Friday, May 8, 2009: 5:20 PM
Northwest Hall Room 2 (Chicago Hilton)
Background:
Autism is a neurodevelopmental disorder that affects approximately 1 in 150 individuals and is characterized by deficits in reciprocal social interaction, communication and patterns of repetitive behaviors and restricted interests. Twin and family studies indicate high heritability, but evidence supports a highly complex architecture for the underlying genetic etiology. Mutations in MECP2 give rise to Rett syndrome, which is classified as a PDD and shows many features of autism.
Objectives:
The objectives of this study were to test the hypothesis that common and/or rare alleles at MECP2 contribute to autism susceptibility.
Methods:
Using Hapmap Phase 2 data and the Tagger implementation in Haploview, we selected tag SNPs to index common alleles of the X-linked MECP2 locus. Five SNPs were genotyped in a sample of 965 combined simplex and multiplex families ascertained for idiopathic autism. FBAT and x-APL were used to test for over-transmission to affected offspring. Ancestry classification of founders was conducted using STRUCTURE and Multidimensional Scaling (MDS) implemented in PLINK, and where necessary supplemented with self report. Exons were re-sequenced in 200 unrelated cases and 200 unrelated controls using ABI Sanger chemistry to identify rare variants.
Results:
For three correlated tag SNPs selected for association analysis using Caucasian HapMap data, very different allele frequencies were apparent in other HapMap populations.

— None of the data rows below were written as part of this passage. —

--- src/chiplet_types_pkg.sv ---
package chiplet_types_pkg;

    // Node address, one per chiplet on the network
    typedef logic [4:0] node_id_t;

    // Single-flit packet, destination in the top bits
    typedef struct packed {
        node_id_t    dest;
        logic [31:0] payload;
    } flit_t;

    // Format code carried in payload[31:28]
    localparam logic [3:0] FMT_SWITCH_CFG = 4'hC;

    // Route table holds one entry per destination node
    localparam int TABLE_SIZE = 32;
    localparam int OUTPORT_BITS = 3;

    typedef logic [OUTPORT_BITS-1:0] route_entry_t;
    typedef logic [$clog2(TABLE_SIZE)-1:0] table_index_t;

    // Payload field accessors
    function automatic logic [3:0] flit_format(flit_t f);
        return f.payload[31:28];
    endfunction

    function automatic node_id_t cfg_target(flit_t f);
        return f.payload[27:23];
    endfunction

    function automatic table_index_t cfg_index(flit_t f);
        return f.payload[22:18];
    endfunction

    function automatic route_entry_t cfg_outport(flit_t f);
        return f.payload[2:0];
    endfunction

endpackage

--- src/switch_if.sv ---
`timescale 1ns/1ps

interface buffers_if #(
    parameter int NUM_BUFFERS = 4,
    parameter int NUM_OUTPORTS = 4,
    parameter int DEPTH = 4
);
    localparam int OUT_BITS = (NUM_OUTPORTS > 1) ? $clog2(NUM_OUTPORTS) : 1;

    // Buffer side
    chiplet_types_pkg::flit_t [NUM_BUFFERS-1:0] rdata;
    logic [NUM_BUFFERS-1:0] empty;
    logic [NUM_BUFFERS-1:0] available;
    logic [NUM_BUFFERS-1:0] req_routing;
    logic [NUM_BUFFERS-1:0] req_switch;
    logic [NUM_BUFFERS-1:0][OUT_BITS-1:0] switch_outport;

    // Stage side
    logic [NUM_BUFFERS-1:0] wen;
    chiplet_types_pkg::flit_t [NUM_BUFFERS-1:0] wdata;
    logic [NUM_BUFFERS-1:0] routing_granted;
    logic [OUT_BITS-1:0] routing_outport;
    logic [NUM_BUFFERS-1:0] ren;

    // A buffer needs room for at least one flit
    if (DEPTH < 1 || NUM_BUFFERS < 1) begin : g_bad_size
        $error("buffers_if needs DEPTH and NUM_BUFFERS of at least 1");
    end

    modport buffers (
        output rdata, empty, available, req_routing, req_switch, switch_outport,
        input  wen, wdata, routing_granted, routing_outport, ren
    );

    modport stages (
        input  rdata, empty, available, req_routing, req_switch, switch_outport,
        output wen, wdata, routing_granted, routing_outport, ren
    );

endinterface

--- src/buffers.sv ---
`timescale 1ns/1ps

module buffers #(
    parameter int NUM_BUFFERS = 4,
    parameter int NUM_OUTPORTS = 4,
    parameter int DEPTH = 4
) (
    input logic clk,
    input logic rst,
    buffers_if.buffers buf_if
);
    localparam int OUT_BITS = (NUM_OUTPORTS > 1) ? $clog2(NUM_OUTPORTS) : 1;
    localparam int PTR_BITS = (DEPTH > 1) ? $clog2(DEPTH) : 1;
    localparam int CNT_BITS = $clog2(DEPTH + 1);

    chiplet_types_pkg::flit_t mem [NUM_BUFFERS][DEPTH];
    logic [PTR_BITS-1:0] rd_ptr [NUM_BUFFERS];
    logic [PTR_BITS-1:0] wr_ptr [NUM_BUFFERS];
    logic [CNT_BITS-1:0] count [NUM_BUFFERS];

    // Route state of the current head
    logic [NUM_BUFFERS-1:0] routed;
    logic [OUT_BITS-1:0] route [NUM_BUFFERS];

    logic [NUM_BUFFERS-1:0] push;
    logic [NUM_BUFFERS-1:0] pop;

    always_comb begin
        for (int b = 0; b < NUM_BUFFERS; b++) begin
            buf_if.rdata[b] = mem[b][rd_ptr[b]];
            buf_if.empty[b] = (count[b] == '0);
            buf_if.available[b] = (count[b] != CNT_BITS'(DEPTH));
            buf_if.switch_outport[b] = route[b];

            // A head is routed once, then competes for the switch
            buf_if.req_routing[b] = !buf_if.empty[b] && !routed[b];
            buf_if.req_switch[b] = !buf_if.empty[b] && routed[b];

            push[b] = buf_if.wen[b] && buf_if.available[b];
            pop[b] = buf_if.ren[b] && !buf_if.empty[b];
        end
    end

    // Flit storage
    always_ff @(posedge clk) begin
        for (int b = 0; b < NUM_BUFFERS; b++) begin
            if (push[b]) begin
                mem[b][wr_ptr[b]] <= buf_if.wdata[b];
            end
        end
    end

    // Circular pointers and fill count
    always_ff @(posedge clk) begin
        if (rst) begin
            for (int b = 0; b < NUM_BUFFERS; b++) begin
                rd_ptr[b] <= '0;
                wr_ptr[b] <= '0;
                count[b] <= '0;
            end
        end else begin
            for (int b = 0; b < NUM_BUFFERS; b++) begin
                if (push[b]) begin
                    wr_ptr[b] <= (wr_ptr[b] == PTR_BITS'(DEPTH - 1)) ? '0 : wr_ptr[b] + 1'b1;
                end
                if (pop[b]) begin
                    rd_ptr[b] <= (rd_ptr[b] == PTR_BITS'(DEPTH - 1)) ? '0 : rd_ptr[b] + 1'b1;
                end
                if (push[b] && !pop[b]) begin
                    count[b] <= count[b] + 1'b1;
                end else if (pop[b] && !push[b]) begin
                    count[b] <= count[b] - 1'b1;
                end
            end
        end
    end

    // Next head after a pop must be routed again
    always_ff @(posedge clk) begin
        if (rst) begin
            routed <= '0;
        end else begin
            for (int b = 0; b < NUM_BUFFERS; b++) begin
                if (pop[b]) begin
                    routed[b] <= 1'b0;
                end else if (buf_if.routing_granted[b]) begin
                    routed[b] <= 1'b1;
                end
            end
        end
    end

    always_ff @(posedge clk) begin
        for (int b = 0; b < NUM_BUFFERS; b++) begin
            if (buf_if.routing_granted[b]) begin
                route[b] <= buf_if.routing_outport;
            end
        end
    end

endmodule

--- src/flat_wrapper.sv ---
// flat-port wrapper written by rule: the top's interface ports become plain ports
module buffers_flat 
#(
    parameter int NUM_BUFFERS = 4,
    parameter int NUM_OUTPORTS = 4,
    parameter int DEPTH = 4
)
  (clk, rst, buf_if_rdata, buf_if_empty, buf_if_available, buf_if_req_routing, buf_if_req_switch, buf_if_switch_outport, buf_if_wen, buf_if_wdata, buf_if_routing_granted, buf_if_routing_outport, buf_if_ren);
  buffers_if #(.NUM_BUFFERS(NUM_BUFFERS), .NUM_OUTPORTS(NUM_OUTPORTS), .DEPTH(DEPTH)) buf_if_i ();
  input logic clk;
  input logic rst;
  output wire logic [$bits(buf_if_i.rdata)-1:0] buf_if_rdata;
  output wire logic [$bits(buf_if_i.empty)-1:0] buf_if_empty;
  output wire logic [$bits(buf_if_i.available)-1:0] buf_if_available;
  output wire logic [$bits(buf_if_i.req_routing)-1:0] buf_if_req_routing;
  output wire logic [$bits(buf_if_i.req_switch)-1:0] buf_if_req_switch;
  output wire logic [$bits(buf_if_i.switch_outport)-1:0] buf_if_switch_outport;
  input wire logic [$bits(buf_if_i.wen)-1:0] buf_if_wen;
  input wire logic [$bits(buf_if_i.wdata)-1:0] buf_if_wdata;
  input wire logic [$bits(buf_if_i.routing_granted)-1:0] buf_if_routing_granted;
  input wire logic [$bits(buf_if_i.routing_outport)-1:0] buf_if_routing_outport;
  input wire logic [$bits(buf_if_i.ren)-1:0] buf_if_ren;
  assign buf_if_rdata = buf_if_i.rdata;
  assign buf_if_empty = buf_if_i.empty;
  assign buf_if_available = buf_if_i.available;
  assign buf_if_req_routing = buf_if_i.req_routing;
  assign buf_if_req_switch = buf_if_i.req_switch;
  assign buf_if_switch_outport = buf_if_i.switch_outport;
  assign buf_if_i.wen = buf_if_wen;
  assign buf_if_i.wdata = buf_if_wdata;
  assign buf_if_i.routing_granted = buf_if_routing_granted;
  assign buf_if_i.routing_outport = buf_if_routing_outport;
  assign buf_if_i.ren = buf_if_ren;
  buffers #(.NUM_BUFFERS(NUM_BUFFERS), .NUM_OUTPORTS(NUM_OUTPORTS), .DEPTH(DEPTH)) u_core (.clk(clk), .rst(rst), .buf_if(buf_if_i));
endmodule
--- config.mk ---
export PLATFORM = sky130hd
export DESIGN_NAME = buffers_flat
export DESIGN_NICKNAME = d
export VERILOG_FILES = /design/src/chiplet_types_pkg.sv /design/src/switch_if.sv /design/src/buffers.sv /design/src/flat_wrapper.sv
export SDC_FILE = /design/constraint.sdc
export NUM_CORES = 1
export LEC_CHECK = 0
export BUFFER_PORTS_ARGS = -buffer_cell sky130_fd_sc_hd__buf_2
export CAP_MARGIN = 0
export CELL_PAD_IN_SITES_DETAIL_PLACEMENT = 0
export CELL_PAD_IN_SITES_GLOBAL_PLACEMENT = 1
export CORE_ASPECT_RATIO = 0.9
export CORE_UTILIZATION = 54
export DETAILED_ROUTE_END_ITERATION = 8
export GPL_TIMING_DRIVEN = 1
export PLACE_DENSITY_LB_ADDON = 0.2
export SYNTH_ARGS = -nofsm -noshare
export SYNTH_HDL_FRONTEND = slang
export SYNTH_SLANG_ARGS = --single-unit
--- constraint.sdc ---
create_clock -name clk -period 5.3 [get_ports clk]
set_clock_uncertainty 0.15 [all_clocks]
set_input_delay 0.265 -clock clk [delete_from_list [all_inputs] [get_ports clk]]
set_output_delay 0.265 -clock clk [all_outputs]
set_load 0.005 [all_outputs]
## After elaboration in Yosys (flattened, before gate mapping)

Memories as Yosys holds them, arrays and structs flattened.
Index checks and enable logic that the tools add are counted.

| word-level totals | value |
|---|---|
| register bits after elaboration | 4 |
| bits in writable memories | 628 |
| input bits | 164 |
| output and inout bits | 172 |
| logic and storage cells | 235 |
| memories | 5 |

Memories:

| name | depth | width | read ports | clocked after memory_dff | write ports | RTL line | RTL |
|---|---|---|---|---|---|---|---|
| u_core.mem | 4 | 148 | 4 | 0 | 4 | buffers.sv:16 | `chiplet_types_pkg::flit_t mem [NUM_BUFFERS][DEPTH];` |
| u_core.count | 4 | 3 | 4 | 0 | 4 | buffers.sv:19 | `logic [CNT_BITS-1:0] count [NUM_BUFFERS];` |
| u_core.rd_ptr | 4 | 2 | 4 | 0 | 4 | buffers.sv:17 | `logic [PTR_BITS-1:0] rd_ptr [NUM_BUFFERS];` |
| u_core.route | 4 | 2 | 4 | 0 | 4 | buffers.sv:23 | `logic [OUT_BITS-1:0] route [NUM_BUFFERS];` |
| u_core.wr_ptr | 4 | 2 | 4 | 0 | 4 | buffers.sv:18 | `logic [PTR_BITS-1:0] wr_ptr [NUM_BUFFERS];` |

| operators by class | value |
|---|---|
| add/subtract/negate cells | 16 |
| $lt $le $gt $ge | 12 |
| eq/ne operators | 12 |
| muxes and demuxes | 110 |
| bitwise gates (word level) | 24 |
| reduce and logical (&&, ||, !) cells | 52 |

Operators with widths:

| kind | count |
|---|---|
| 2-to-1 mux 148 bit | 4 |
| 2-to-1 mux 37 bit | 12 |
| binary-select mux 37 bit (select 2 bit) | 4 |
| demux 37 bit (select 2 bit) | 4 |
| 2-to-1 mux 1 bit | 62 |
| 2-to-1 mux 2 bit | 16 |
| logical AND 1 bit | 28 |
| >= comparator 3 bit, second input constant | 8 |
| 2-to-1 mux 3 bit | 8 |
| inverter 2 -> 3 bit | 8 |
| adder 2 x 1 -> 2 bit, second input constant | 8 |
| equality test 2 bit, second input constant | 8 |
| logical NOT 1 bit | 16 |
| bitwise OR 1 bit | 16 |
| adder 3 x 1 -> 3 bit, second input constant | 4 |
| logical NOT 3 bit | 4 |
| less-than comparator 3 x 1 -> 1 bit, second input constant | 4 |
| != test 3 bit, second input constant | 4 |
| subtractor 3 x 1 -> 3 bit, second input constant | 4 |
| OR reduction 2 bit | 4 |

## Logic depth before layout (Yosys ltp)

| logic depth | value |
|---|---|
| depth after elaboration | 10 |
| depth in mapped cells | 8 |
| depth with buffers taken out | 8 |

## Least setup slack after synthesis

OpenSTA, ideal clock, no wires.

| timing path | value |
|---|---|
| path kind | register to register |
| start | mem u_core.count[1][0] (netlist name) |
| end | mem u_core.count[1][2] (netlist name), data pin |
| library setup time | 0.190 ns |
| arrival time | 2.103 ns |
| required time | 4.960 ns |
| path slack | 2.856 ns |
| stages on the path, launching flop included | 9 |
| buffers on the path | 0 |
| period minus slack after synthesis | 2.444 ns |
| cells stage by stage | edfxtp_1 -> inv_1 -> nand3_1 -> nand2_1 -> nand2_1 -> fa_1 -> and3_1 -> a221o_1 -> a2111oi_2 |

RTL lines:

| element | RTL line |
|---|---|
| start: declaration | buffers.sv:19 |

==> impl_metrics.csv <==
group,metric,value,unit
critical_path,r2r_slack,2680,ps
global_routing,grt_pass1_vias,12590,
placement,placed_cell_area,26060,um2
cts,htreeDepth,2,
floorplan,num_io_pins,336,
cts,root_buffer,"clkbuf_16",
critical_path,path_depth,3,
pwr,p_leak,10.32,nW
global_routing,grt_pass1_wl,72.30,mm
logic_synthesis,yosysWarnings,0,
routing,drt-initial-drc-count,676,
placement,dp_hpwl,27.57,mm
routing,avgRoutedWirePerCell,21.53,um
sta,setup_viol,0,
placement,gp_congestion,0.7651,
floorplan,initial_utilization,0.5497,
sta,max_freq,310.5,MHz
critical_path,rr_startpoint,"u_core.count[0][0]",
logic_synthesis,netlist.top_cell.by_area,"edfxtp_1",
critical_path,cp-start-kind,"flip-flop",
final_layout,finalInstanceArea,29600,um2
cts,clk_latency,600,ps
sta,fin_setup_tns,0,ps
final_layout,nNetsFinal,1734,
logic_synthesis,synthSimpleGateAreaFrac,0.02769,
floorplan,core_area,43150,um2
logic_synthesis,synth-edff-count,628,
routing,wl,46.35,mm
routing,ant_nets,0,
logic_synthesis,yosysSeqAreaShare,0.7984,
sta,slew_viol_final,0,
pwr,p_per_area,402.0,nW/um2
worst_hold_path,hold_start,"rst",
logic_synthesis,synth.area.mux_share,0.1405,
logic_synthesis,synth-compound-area-share,0.007174,
sta,min_period,3221,ps
critical_path,critPathMaxStageDelay,870,ps
logic_synthesis,ys_seq_elements,632,
global_routing,antenna_found_initial,2,
sta,hold_viol,0,
routing,firstDrtPassIters,8,
cts,cts_setup_buffers,0,
final_layout,drive_gt1_frac,0.3766,
logic_synthesis,syn-num-nets,1188,
logic_synthesis,synth_top_family_by_area,"multiplexers",
logic_synthesis,yosys-top-cells-area,"edfxtp_1, mux4_2, ha_1, and3_1, nor2_1",
global_routing,gr-usage-all-layers,0.2131,
critical_path,cp_max_fo,26,
sta,rsz0062_at_grt,"false",
cts,cts_buffers,61,
critical_path,worstPathArrival,2810,ps
floorplan,die_area,44770,um2
logic_synthesis,synthXorXnorAreaFrac,0.0003693,
critical_path,path_class,"flip-flop to output port",
critical_path,crit_chain,"buf_4 > mux4_2 > buf_2",
critical_path,r2r-end,"u_core.count[0][2]",
global_routing,grt_overflow,0,
cts,cts.clk_slew.worst_paths,60,ps
routing,via_per_inst,5.470,
logic_synthesis,synth_cell_types,33,
logic_synthesis,synth_most_common_cell,"edfxtp_1",
routing,drc_errors,0,
worst_hold_path,hold_depth,2,
worst_hold_path,min_to,"u_core.count[3][1]",
floorplan,die_y,200.8,um
pwr,ir_worst_vdd,0.0003551,V
outcome,status,"finished, final reports clean",
logic_synthesis,synth_area,23720,um2
placement,io_buffers,335,
critical_path,r2r_cells,8,
cts,cts_buffer_depth,3,
cts,cts_tree,"done",
sta,fin_crit_sh,0.6077,
pwr,power,11.90,mW
critical_path,crit_buf_inv,2,
critical_path,crit_slowest_cell,"edfxtp_1",
worst_hold_path,hold_class,"input port to flip-flop",
sta,hold_ws,176.8,ps
routing,vias,11780,
final_layout,area_delta_synth_final,24.80,%
critical_path,cp-end-kind,"output port",
sta,worst_pin_slew,1020,ps
job,drv_cap,0,
logic_synthesis,synth_common_cells,"edfxtp_1, mux4_2, nor2_1, ha_1, and3_1",
critical_path,cp.required,4890,ps
logic_synthesis,synth_fa_ha_area_frac,0.01466,
logic_synthesis,yosysTopAreaCellShare,0.7951,
logic_synthesis,avgSynthCellArea,23.77,um2
critical_path,cp_top_family,"flip-flops",
global_routing,grt_max_degree,41,
logic_synthesis,synthCells,998,
floorplan,die_x,222.9,um
logic_synthesis,synthFlopType,"edfxtp_1",
cts,clock_sinks,632,
floorplan,num_rows,72,
logic_synthesis,async_flop_share,0,
sta,max_slew_margin,0.3200,
through the flow:
step	util	cells	worst slack, ps
global placement	0.6039	1874	2609
floorplan	-	998	2856
global route	0.6860	2153	1822
detailed placement	0.6039	1874	2599
CTS	0.6859	2151	1927
finish	0.6860	2153	2079
cell type report:
class                           instances  area [um2]
Inverter                               17       63.81
Clock inverter                         38       286.5
Clock buffer                           77        1629
Sequential cell                       632       18940
Fill cell                            2744       13550
Tap cell                              555       694.4
Timing Repair Buffer                  519        3463
Antenna cell                            2       5.005
Multi-Input combinational cell        313        4522
report_power, final:
group	switching (mW)	internal [mW]	leakage (nW)
sequential	0.118	5.92	5.83
combinational	0.887	0.848	3.56
clock	1.77	2.36	0.928
total	2.77	9.13	10.3
worst max-delay path by stage:
stage | endpoint | startpoint | slack (ps)
after floorplan | u_core.count[1][2] | u_core.count[1][0] | 2860
after global placement | buf_if_rdata[29] | u_core.rd_ptr[0][0] | 2610
after detailed placement | buf_if_rdata[5] | u_core.rd_ptr[0][0] | 2600
after CTS | buf_if_rdata[28] | u_core.rd_ptr[0][0] | 1930
after global routing | buf_if_rdata[28] | u_core.rd_ptr[0][0] | 1820
final | buf_if_rdata[28] | u_core.rd_ptr[0][0] | 2080
sequential cells by signal (all words and copies together), names as in the netlist:
register / count
u_core.routed: 4
u_core.rd_ptr: 8
u_core.mem: 592
u_core.wr_ptr: 8
u_core.count: 12
u_core.route: 8
timing repair:
action                                 4_1_cts  5_1_grt
resized for setup                            0        0
hold buffers                               162        0
endpoints found under the hold margin      625        0
setup endpoints to repair                    0        0
routing by layer:
layer | up-vias | routed length (um) | global-route usage
met5 | - | 0 | 0
met4 | 0 | 794 | 0.06059
met3 | 67 | 2822 | 0.04581
met2 | 349 | 23360 | 0.3493
met1 | 6033 | 19380 | 0.2921
li1 | 5328 | - | -
cells in the final DEF (no fill, tap or decap), drive strengths merged, types with 12 or more instances in the layout:
master       netlist  layout
clkinv             0      29
ha                23      23
nor2              27      27
mux4             148     148
nand2b            13      13
nand2             12      12
and3              19      19
clkbuf             7      77
inv               17      18
buf               29     357
edfxtp           628     628
dlygate4sd3        0     162
worst register-to-register path: cells and delay by family (launching register included):
family	cells	cell delay, ps
buffers and inverters	1	120
AOI/OAI and AO/OA	2	590
adders and majority gates	1	470
DFF	1	430
and+or+nand+nor	4	670
logic make-up after synthesis:
| logic type | Yosys count |
|---|---|
| AND/OR/NAND/NOR | 116 |
| buffers and inverters | 53 |
| AO/OA/AOI/OAI | 22 |
| XOR/XNOR | 1 |
| multiplexers | 148 |
| flip-flops | 632 |
| adder cells (fa/ha/maj) | 26 |
Note: power is estimated with default switching activity, not from simulation.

Initial Hardy-Weinberg calculations during QC of genotype data revealed significant deviations from HWE. Ancestry was determined using a combination of STRUCTURE and MDS analyses supplemented with self report as needed. No deviations from HWE were found within individual ethnic groups; a significant majority of the sample was of European ancestry. Significant association (e.g. 0.005 > P (x-APL) > 0.0005) was identified at these three SNPs, corresponding to an LD block containing the 3' end of the gene. This association was restricted to families of European and Hispanic ancestries, although it is likely that power to detect transmission distortion in Asian and African-American families was very limited as a function of allele frequency. Sequencing in cases and controls did not reveal evidence for a greater mutation burden in cases. However, we did identify one family in which a mother transmitted an in-frame 3bp deletion to her affected son.
Conclusions:
We found significant association to autism at the 3' LD block of MECP2 in families of European and Hispanic ancestry. During the course of this work, evidence for association was published (Loat et al, 2008). The SNPs reported here are in strong LD with those in Loat et al, effectively replicating that finding. We also define important population effects that impact this association. These data support a role for MECP2 in idiopathic autism attributable to common alleles. While a potentially deleterious amino acid deletion was identified, comparison of sequencing results between cases and controls reported here does not support a major role for rare variants at this time. However, further studies of rare variation at MECP2 are needed.